Dataset records below:

`config.mk`:
```
export PLATFORM = sky130hd
export DESIGN_NAME = periodic_message_tx_scheduler_core
export DESIGN_NICKNAME = d
export VERILOG_FILES = /design/src/hdl/pmts_pkg.sv /design/src/hdl/periodic_message_tx_scheduler_core.sv /design/src/hdl/pmts_front.sv /design/src/hdl/pmts_back.sv
export SDC_FILE = /design/constraint.sdc
export NUM_CORES = 1
export LEC_CHECK = 0
export BUFFER_PORTS_ARGS = -buffer_cell sky130_fd_sc_hd__clkbuf_2
export CELL_PAD_IN_SITES_DETAIL_PLACEMENT = 2
export CELL_PAD_IN_SITES_GLOBAL_PLACEMENT = 2
export CORE_UTILIZATION = 42
export CTS_CLUSTER_DIAMETER = 30
export DETAILED_ROUTE_END_ITERATION = 6
export GPL_ROUTABILITY_DRIVEN = 0
export PLACE_DENSITY = 0.76
export SYNTH_ARGS = -nofsm -noshare
export SYNTH_HDL_FRONTEND = slang
export SYNTH_SLANG_ARGS = --single-unit
```
`constraint.sdc`:
```
create_clock -name clk -period 7.05 [get_ports clk]
set_clock_uncertainty 0.1 [all_clocks]
set_input_delay 1.41 -clock clk [delete_from_list [all_inputs] [get_ports clk]]
set_output_delay 1.41 -clock clk [all_outputs]
set_load 0.05 [all_outputs]
```
`src/hdl/pmts_pkg.sv`:
```
`timescale 1ns / 1ps
// ----------------------------------------------------------------------------
// Periodic message scheduler package
// Shared types, message codes, register indexes and per-message constants.
// ----------------------------------------------------------------------------
package pmts_pkg;

  localparam int BUDGET_MAX_DEF   = 64;
  localparam int SEQ_ID_LIMIT_DEF = 253;
  localparam int QUEUE_DEPTH      = 2;
  localparam int SEQ_SLOTS        = 6;
  localparam int MSG_COUNT        = 9;

  localparam logic [3:0] MSG_RAPID      = 4'd0;
  localparam logic [3:0] MSG_ALERT      = 4'd1;
  localparam logic [3:0] MSG_ALERT_TEXT = 4'd2;
  localparam logic [3:0] MSG_STATUS_A   = 4'd3;
  localparam logic [3:0] MSG_STATUS_B   = 4'd4;
  localparam logic [3:0] MSG_STATUS_C   = 4'd5;
  localparam logic [3:0] MSG_TELEMETRY  = 4'd6;
  localparam logic [3:0] MSG_PRODUCT    = 4'd7;
  localparam logic [3:0] MSG_CONFIG     = 4'd8;

  localparam logic [2:0] REG_PRODUCT_PRESENT = 3'd0;
  localparam logic [2:0] REG_ALERT_FRAMES    = 3'd1;
  localparam logic [2:0] REG_STATUS_FRAMES   = 3'd2;
  localparam logic [2:0] REG_TELEMETRY_FRAMES = 3'd3;
  localparam logic [2:0] REG_PRODUCT_FRAMES  = 3'd4;
  localparam logic [2:0] REG_INSTALL_FRAMES  = 3'd5;

  typedef struct packed {
    logic [31:0] now_ms;
    logic        addr_settled;
    logic        alert_active;
    logic [6:0]  frame_budget;
    logic [5:0]  alert_text_frames;
  } in_t;

  typedef struct packed {
    logic [3:0] message;
    logic [2:0] seq_num;
    logic [7:0] seq_id;
    logic [5:0] first_frame;
    logic [5:0] frame_count;
    logic       last;
  } out_t;

  typedef struct packed {
    logic [31:0] now_ms;
    logic        alert_active;
    logic [6:0]  budget;
    logic [5:0]  text_frames;
  } tick_t;

  typedef struct packed {
    logic       product_present;
    logic [5:0] alert_frames;
    logic [5:0] status_frames;
    logic [5:0] telemetry_frames;
    logic [5:0] product_frames;
    logic [5:0] install_frames;
  } cfg_t;

  typedef enum logic [1:0] {
    BK_IDLE,
    BK_WALK,
    BK_FLUSH
  } back_state_t;

  function automatic logic [31:0] period_ms(input logic [3:0] msg);
    logic [31:0] p;
    unique case (msg)
      MSG_RAPID:                   p = 32'd100;
      MSG_ALERT:                   p = 32'd1000;
      MSG_ALERT_TEXT:              p = 32'd2500;
      MSG_PRODUCT, MSG_CONFIG:     p = 32'd5000;
      default:                     p = 32'd1500;
    endcase
    return p;
  endfunction

  function automatic logic has_seq(input logic [3:0] msg);
    return !(msg == MSG_RAPID || msg == MSG_STATUS_A || msg == MSG_STATUS_C);
  endfunction

  function automatic logic [2:0] seq_slot(input logic [3:0] msg);
    logic [2:0] s;
    unique case (msg)
      MSG_ALERT:      s = 3'd0;
      MSG_ALERT_TEXT: s = 3'd1;
      MSG_STATUS_B:   s = 3'd2;
      MSG_TELEMETRY:  s = 3'd3;
      MSG_PRODUCT:    s = 3'd4;
      MSG_CONFIG:     s = 3'd5;
      default:        s = 3'd0;
    endcase
    return s;
  endfunction

endpackage

```
`src/hdl/periodic_message_tx_scheduler_core.sv`:
```
`timescale 1ns / 1ps
// ----------------------------------------------------------------------------
// Periodic message transmit scheduler
// Picks which periodic messages go out on each millisecond tick.
// ----------------------------------------------------------------------------
// Usage:
//   in_*   : one transaction per tick (time, address flag, alert flag, frame
//            budget, alert text frame need). Ticks without a settled address
//            are taken and dropped with no effect.
//   out_*  : one transaction per message sent, in priority order; last marks
//            the final one of a tick. A tick that sends nothing gives none.
//   cfg_*  : register writes, always ready; write only while the block idles.
// Timing:
//   A tick leaves the two-entry queue once the back end is idle, then passes
//   through a start step, the message walk (one message per cycle through
//   the shared deadline compare, while the receiver keeps up) and a flush
//   step. A stalled receiver holds the result register and the walk waits
//   on the next send; the queue keeps accepting until it fills.
// Reset:
//   Clears deadlines, sequence counters, sequence id, queue and result valid;
//   registers return to their defaults.
// ----------------------------------------------------------------------------
module periodic_message_tx_scheduler_core
  import pmts_pkg::*;
#(
  parameter int BUDGET_MAX   = BUDGET_MAX_DEF,
  parameter int SEQ_ID_LIMIT = SEQ_ID_LIMIT_DEF
) (
  input  logic       clk,
  input  logic       rst,
  input  logic       in_valid,
  output logic       in_ready,
  input  in_t        in_data,
  output logic       out_valid,
  input  logic       out_ready,
  output out_t       out_data,
  input  logic       cfg_valid,
  output logic       cfg_ready,
  input  logic [2:0] cfg_index,
  input  logic [5:0] cfg_data
);

  cfg_t  cfg;
  logic  q_valid;
  logic  q_pop;
  tick_t q_data;

  assign cfg_ready = 1'b1;

  always_ff @(posedge clk) begin
    if (rst) begin
      cfg.product_present  <= 1'b0;
      cfg.alert_frames     <= 6'd3;
      cfg.status_frames    <= 6'd1;
      cfg.telemetry_frames <= 6'd4;
      cfg.product_frames   <= 6'd20;
      cfg.install_frames   <= 6'd6;
    end else if (cfg_valid && cfg_ready) begin
      unique case (cfg_index)
        REG_PRODUCT_PRESENT:  cfg.product_present  <= cfg_data[0];
        REG_ALERT_FRAMES:     cfg.alert_frames     <= cfg_data;
        REG_STATUS_FRAMES:    cfg.status_frames    <= cfg_data;
        REG_TELEMETRY_FRAMES: cfg.telemetry_frames <= cfg_data;
        REG_PRODUCT_FRAMES:   cfg.product_frames   <= cfg_data;
        REG_INSTALL_FRAMES:   cfg.install_frames   <= cfg_data;
        default: ;
      endcase
    end
  end

  pmts_front #(
    .BUDGET_MAX(BUDGET_MAX)
  ) u_front (
    .clk     (clk),
    .rst     (rst),
    .in_valid(in_valid),
    .in_ready(in_ready),
    .in_data (in_data),
    .q_valid (q_valid),
    .q_pop   (q_pop),
    .q_data  (q_data)
  );

  pmts_back #(
    .SEQ_ID_LIMIT(SEQ_ID_LIMIT)
  ) u_back (
    .clk      (clk),
    .rst      (rst),
    .cfg      (cfg),
    .q_valid  (q_valid),
    .q_pop    (q_pop),
    .q_data   (q_data),
    .out_valid(out_valid),
    .out_ready(out_ready),
    .out_data (out_data)
  );

`ifndef ASSERT_OFF
  a_msg_range : assert property (@(posedge clk) disable iff (rst)
    out_valid |-> out_data.message <= MSG_CONFIG)
    else $error("message code out of range");

  a_single_frame : assert property (@(posedge clk) disable iff (rst)
    out_valid && (out_data.message == MSG_RAPID || out_data.message == MSG_STATUS_A ||
                  out_data.message == MSG_STATUS_C)
    |-> out_data.seq_num == 3'd0 && out_data.frame_count == 6'd1)
    else $error("single-frame message with sequence or frame count");

  a_nonzero_need : assert property (@(posedge clk) disable iff (rst)
    out_valid |-> out_data.frame_count != 6'd0)
    else $error("message sent with zero frames");
`endif

endmodule

```
`src/hdl/pmts_front.sv`:
```
`timescale 1ns / 1ps
// ----------------------------------------------------------------------------
// Scheduler front end
// Accepts ticks, drops those without a settled address, clamps the frame
// budget and queues the rest for the back end.
// ----------------------------------------------------------------------------
module pmts_front
  import pmts_pkg::*;
#(
  parameter int BUDGET_MAX = BUDGET_MAX_DEF
) (
  input  logic  clk,
  input  logic  rst,
  input  logic  in_valid,
  output logic  in_ready,
  input  in_t   in_data,
  output logic  q_valid,
  input  logic  q_pop,
  output tick_t q_data
);

  localparam int QPTR_W = (QUEUE_DEPTH > 1) ? $clog2(QUEUE_DEPTH) : 1;
  localparam int QCNT_W = $clog2(QUEUE_DEPTH + 1);

  tick_t              slot [QUEUE_DEPTH];
  logic [QPTR_W-1:0]  wr_ptr;
  logic [QPTR_W-1:0]  rd_ptr;
  logic [QCNT_W-1:0]  count;
  logic               push;
  logic               pop;
  logic [6:0]         budget_sat;
  tick_t              entry;

  assign in_ready = (count != QCNT_W'(QUEUE_DEPTH));
  assign push     = in_valid && in_ready && in_data.addr_settled;
  assign pop      = q_pop && q_valid;
  assign q_valid  = (count != '0);
  assign q_data   = slot[rd_ptr];

  always_comb begin
    if ({2'b00, in_data.frame_budget} > 9'(BUDGET_MAX)) begin
      budget_sat = 7'(BUDGET_MAX);
    end else begin
      budget_sat = in_data.frame_budget;
    end
    entry.now_ms       = in_data.now_ms;
    entry.alert_active = in_data.alert_active;
    entry.budget       = budget_sat;
    entry.text_frames  = in_data.alert_text_frames;
  end

  always_ff @(posedge clk) begin
    if (push) begin
      slot[wr_ptr] <= entry;
    end
  end

  always_ff @(posedge clk) begin
    if (rst) begin
      wr_ptr <= '0;
      rd_ptr <= '0;
      count  <= '0;
    end else begin
      if (push) begin
        wr_ptr <= (wr_ptr == QPTR_W'(QUEUE_DEPTH - 1)) ? '0 : wr_ptr + 1'b1;
      end
      if (pop) begin
        rd_ptr <= (rd_ptr == QPTR_W'(QUEUE_DEPTH - 1)) ? '0 : rd_ptr + 1'b1;
      end
      if (push && !pop) begin
        count <= count + 1'b1;
      end else if (pop && !push) begin
        count <= count - 1'b1;
      end
    end
  end

endmodule

```
`src/hdl/pmts_back.sv`:
```
`timescale 1ns / 1ps
// ----------------------------------------------------------------------------
// Scheduler back end
// Walks the nine messages of one tick in priority order, one per cycle while
// the receiver keeps up, keeps deadlines and sequence counters, and drives the result register.
// ----------------------------------------------------------------------------
module pmts_back
  import pmts_pkg::*;
#(
  parameter int SEQ_ID_LIMIT = SEQ_ID_LIMIT_DEF
) (
  input  logic  clk,
  input  logic  rst,
  input  cfg_t  cfg,
  input  logic  q_valid,
  output logic  q_pop,
  input  tick_t q_data,
  output logic  out_valid,
  input  logic  out_ready,
  output out_t  out_data
);

  back_state_t state;
  back_state_t state_next;

  logic [31:0] deadlines [MSG_COUNT];
  logic [2:0]  seq_counters [SEQ_SLOTS];
  logic [7:0]  tick_seq_id;

  tick_t       tick;
  logic [7:0]  sid;
  logic [3:0]  msg;
  logic [6:0]  used;
  logic        pend_valid;
  out_t        pend;

  logic [5:0]  need;
  logic        enabled;
  logic        due;
  logic        fits;
  logic        send;
  logic        out_free;
  logic        advance;
  logic        do_start;
  logic        do_step;
  logic        do_flush;
  logic        out_push;
  logic [31:0] diff;
  logic [6:0]  left;
  logic [2:0]  seq_cur;
  logic [8:0]  sid_inc;
  out_t        result;
  out_t        out_data_next;

  always_comb begin
    unique case (msg)
      MSG_ALERT:      need = cfg.alert_frames;
      MSG_ALERT_TEXT: need = tick.text_frames;
      MSG_STATUS_B:   need = cfg.status_frames;
      MSG_TELEMETRY:  need = cfg.telemetry_frames;
      MSG_PRODUCT:    need = cfg.product_frames;
      MSG_CONFIG:     need = cfg.install_frames;
      default:        need = 6'd1;
    endcase
    enabled = !((msg == MSG_ALERT || msg == MSG_ALERT_TEXT) && !tick.alert_active) &&
              !(msg == MSG_PRODUCT && !cfg.product_present);
    diff    = tick.now_ms - deadlines[msg];
    due     = !diff[31];
    left    = tick.budget - used;
    fits    = (need != 6'd0) && ({1'b0, need} <= left);
    send    = enabled && due && fits;
    seq_cur = has_seq(msg) ? seq_counters[seq_slot(msg)] : 3'd0;

    result.message     = msg;
    result.seq_num     = seq_cur;
    result.seq_id      = sid;
    result.first_frame = used[5:0];
    result.frame_count = need;
    result.last        = 1'b0;

    out_free = !out_valid || out_ready;
    advance  = !(send && pend_valid && !out_free);
    sid_inc  = {1'b0, tick_seq_id} + 9'd1;
  end

  always_comb begin
    state_next = state;
    q_pop      = 1'b0;
    do_start   = 1'b0;
    do_step    = 1'b0;
    do_flush   = 1'b0;
    unique case (state)
      BK_IDLE: begin
        if (q_valid) begin
          q_pop      = 1'b1;
          do_start   = 1'b1;
          state_next = BK_WALK;
        end
      end
      BK_WALK: begin
        if (advance) begin
          do_step = 1'b1;
          if (msg == MSG_CONFIG) begin
            state_next = BK_FLUSH;
          end
        end
      end
      BK_FLUSH: begin
        if (!pend_valid) begin
          state_next = BK_IDLE;
        end else if (out_free) begin
          do_flush   = 1'b1;
          state_next = BK_IDLE;
        end
      end
      default: state_next = BK_IDLE;
    endcase
  end

  assign out_push = (do_step && send && pend_valid) || do_flush;

  always_comb begin
    out_data_next      = pend;
    out_data_next.last = do_flush;
  end

  always_ff @(posedge clk) begin
    if (rst) begin
      state <= BK_IDLE;
    end else begin
      state <= state_next;
    end
  end

  always_ff @(posedge clk) begin
    if (rst) begin
      for (int i = 0; i < MSG_COUNT; i++) begin
        deadlines[i] <= '0;
      end
      for (int i = 0; i < SEQ_SLOTS; i++) begin
        seq_counters[i] <= '0;
      end
      tick_seq_id <= '0;
      msg         <= '0;
      pend_valid  <= 1'b0;
      out_valid   <= 1'b0;
    end else begin
      if (do_start) begin
        tick_seq_id <= (sid_inc >= 9'(SEQ_ID_LIMIT)) ? 8'd0 : sid_inc[7:0];
        msg         <= '0;
        if (!q_data.alert_active) begin
          deadlines[MSG_ALERT]      <= q_data.now_ms;
          deadlines[MSG_ALERT_TEXT] <= q_data.now_ms;
        end
      end
      if (do_step) begin
        msg <= msg + 1'b1;
        if (send) begin
          deadlines[msg] <= tick.now_ms + period_ms(msg);
          if (has_seq(msg)) begin
            seq_counters[seq_slot(msg)] <= seq_cur + 1'b1;
          end
          pend_valid <= 1'b1;
        end
      end
      if (do_flush) begin
        pend_valid <= 1'b0;
      end
      if (out_push) begin
        out_valid <= 1'b1;
      end else if (out_ready) begin
        out_valid <= 1'b0;
      end
    end
  end

  always_ff @(posedge clk) begin
    if (do_start) begin
      tick <= q_data;
      sid  <= tick_seq_id;
      used <= '0;
    end
    if (do_step && send) begin
      used <= used + 7'(need);
      pend <= result;
    end
    if (out_push) begin
      out_data <= out_data_next;
    end
  end

endmodule
```
==> results.sh, run 1 <==
export IMPL_avgSynthCellArea_sq_um=15.5
export IMPL_die_x_um=290
export IMPL_hp_class="register to register"
export IMPL_synth_simple_area_share_pct=8.13
export IMPL_crit_slowest_cell="dfxtp_1"
export IMPL_clkSinkCount=800
export IMPL_layout_nets=2601
export IMPL_fin_crit_sh_pct=99.6
export IMPL_grt_max_degree=75
export IMPL_max_freq_ghz=0.142
export IMPL_worst_slew_pin_slew_ps=1190
export IMPL_grt_pass1_vias=26000
export IMPL_area_growth_pct=23.3
export IMPL_cts_hold_buf=0
export IMPL_cp_arrival_ps=7340
export IMPL_met1Wirelength_mm=49.8
export IMPL_synth_main_ff_cell="edfxtp_1"
export IMPL_synth_xor_area_share_pct=0.853
export IMPL_finish_instance_area_sq_um=43000
export IMPL_drive_gt1_share_pct=27.2
export IMPL_slew_headroom_pct=20.4
export IMPL_initial_core_util_pct=42.5
export IMPL_syn_area_sq_um=34900
export IMPL_yosysTopAreaCell="edfxtp_1"
export IMPL_coreArea_sq_um=82100
export IMPL_grt_pass1_wl_mm=190
export IMPL_avgViaCountPerCell=6.28
export IMPL_cts_buffer_depth=3
export IMPL_top_layer="met4"
export IMPL_yosys_warnings=0
export IMPL_cp_start_kind="register"
export IMPL_critPathMaxFanout=15
export IMPL_wl_per_cell_um=35.6
export IMPL_die_area_sq_um=84300
export IMPL_path_clk_slew_ps=50
export IMPL_synth_compound_area_share_pct=4.62
export IMPL_worstPathCellList="inv_1 -> ha_1 -> and3b_1 -> a21oi_1 -> nand3_1 -> fa_1 -> a21o_1 -> a21oi_1 -> o21bai_1 -> a311oi_1 -> buf_4 -> o21ai_2 -> nor4bb_1 -> nor3_2 -> a21oi_1"
export IMPL_grt_overflow_total=0
export IMPL_drtIter0Drc=2463
export IMPL_synthCells=2249
export IMPL_portBuffers=90
export IMPL_dpl_hpwl_mm=73.2
export IMPL_dr_wl_met2_mm=66.5
export IMPL_synthMuxAreaShare_pct=14.0
export IMPL_clock_root_buffer="clkbuf_16"
export IMPL_total_leakage_power_uw=0.0156
export IMPL_synth_top_family_by_area="multiplexers"
export IMPL_powerDensity_nw_per_um2=448
export IMPL_synth_edff_count=744
export IMPL_ir_worst_vdd_v=0.000281
export IMPL_ys_seq_area_share_pct=67.2
export IMPL_ys_ff_latch=800
export IMPL_status="complete, no violations"
export IMPL_yosys_area_share_adder_pct=2.57
export IMPL_min_period_ps=7020
export IMPL_cp_required_ps=7370
export IMPL_ios=92
export IMPL_crit_path_end_kind="register"
export IMPL_cts_htree_levels=4
export IMPL_cts_tree="yes"
export IMPL_grt_usage_pct=31.4
export IMPL_crit_type="register to register"
export IMPL_final_fill_count=7256
export IMPL_antenna_cells=0
export IMPL_first_pass_iters=5
export IMPL_cp_common_cell="a21oi_1"
export IMPL_post_synth_top_area_fraction_pct=64.0
export IMPL_hold_ws_ps=320
export IMPL_drtAntennaViolNets=0
export IMPL_drc_errors=0
export IMPL_final_hold_viol_count=0
export IMPL_synth_area_leaders="edfxtp_1, mux4_2, dfxtp_1, nor2_1, ha_1"
export IMPL_place_area_sq_um=36900
export IMPL_rsz0062_at_grt="yes"
export IMPL_clk_latency_ps=780
export IMPL_synth_distinct_cells=85
export IMPL_drt_wl_total_mm=131
export IMPL_drv_slew=0
export IMPL_slowest_delay_ps=710
export IMPL_dr_wl_met3_mm=9.14
export IMPL_cts_buffers=175
export IMPL_chipHeight_um=290
export IMPL_maxCapViolations=0
export IMPL_antenna_found_initial=0
export IMPL_syn_nets=2380
export IMPL_rows=105
export IMPL_synthArstFlopShare_pct=0
export IMPL_vias=23200
export IMPL_setup_viol=0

End of Dataset records.

> _Task_
Using the data above, tally each line that has the string "diff" and report only the sum.

> _Result below_
3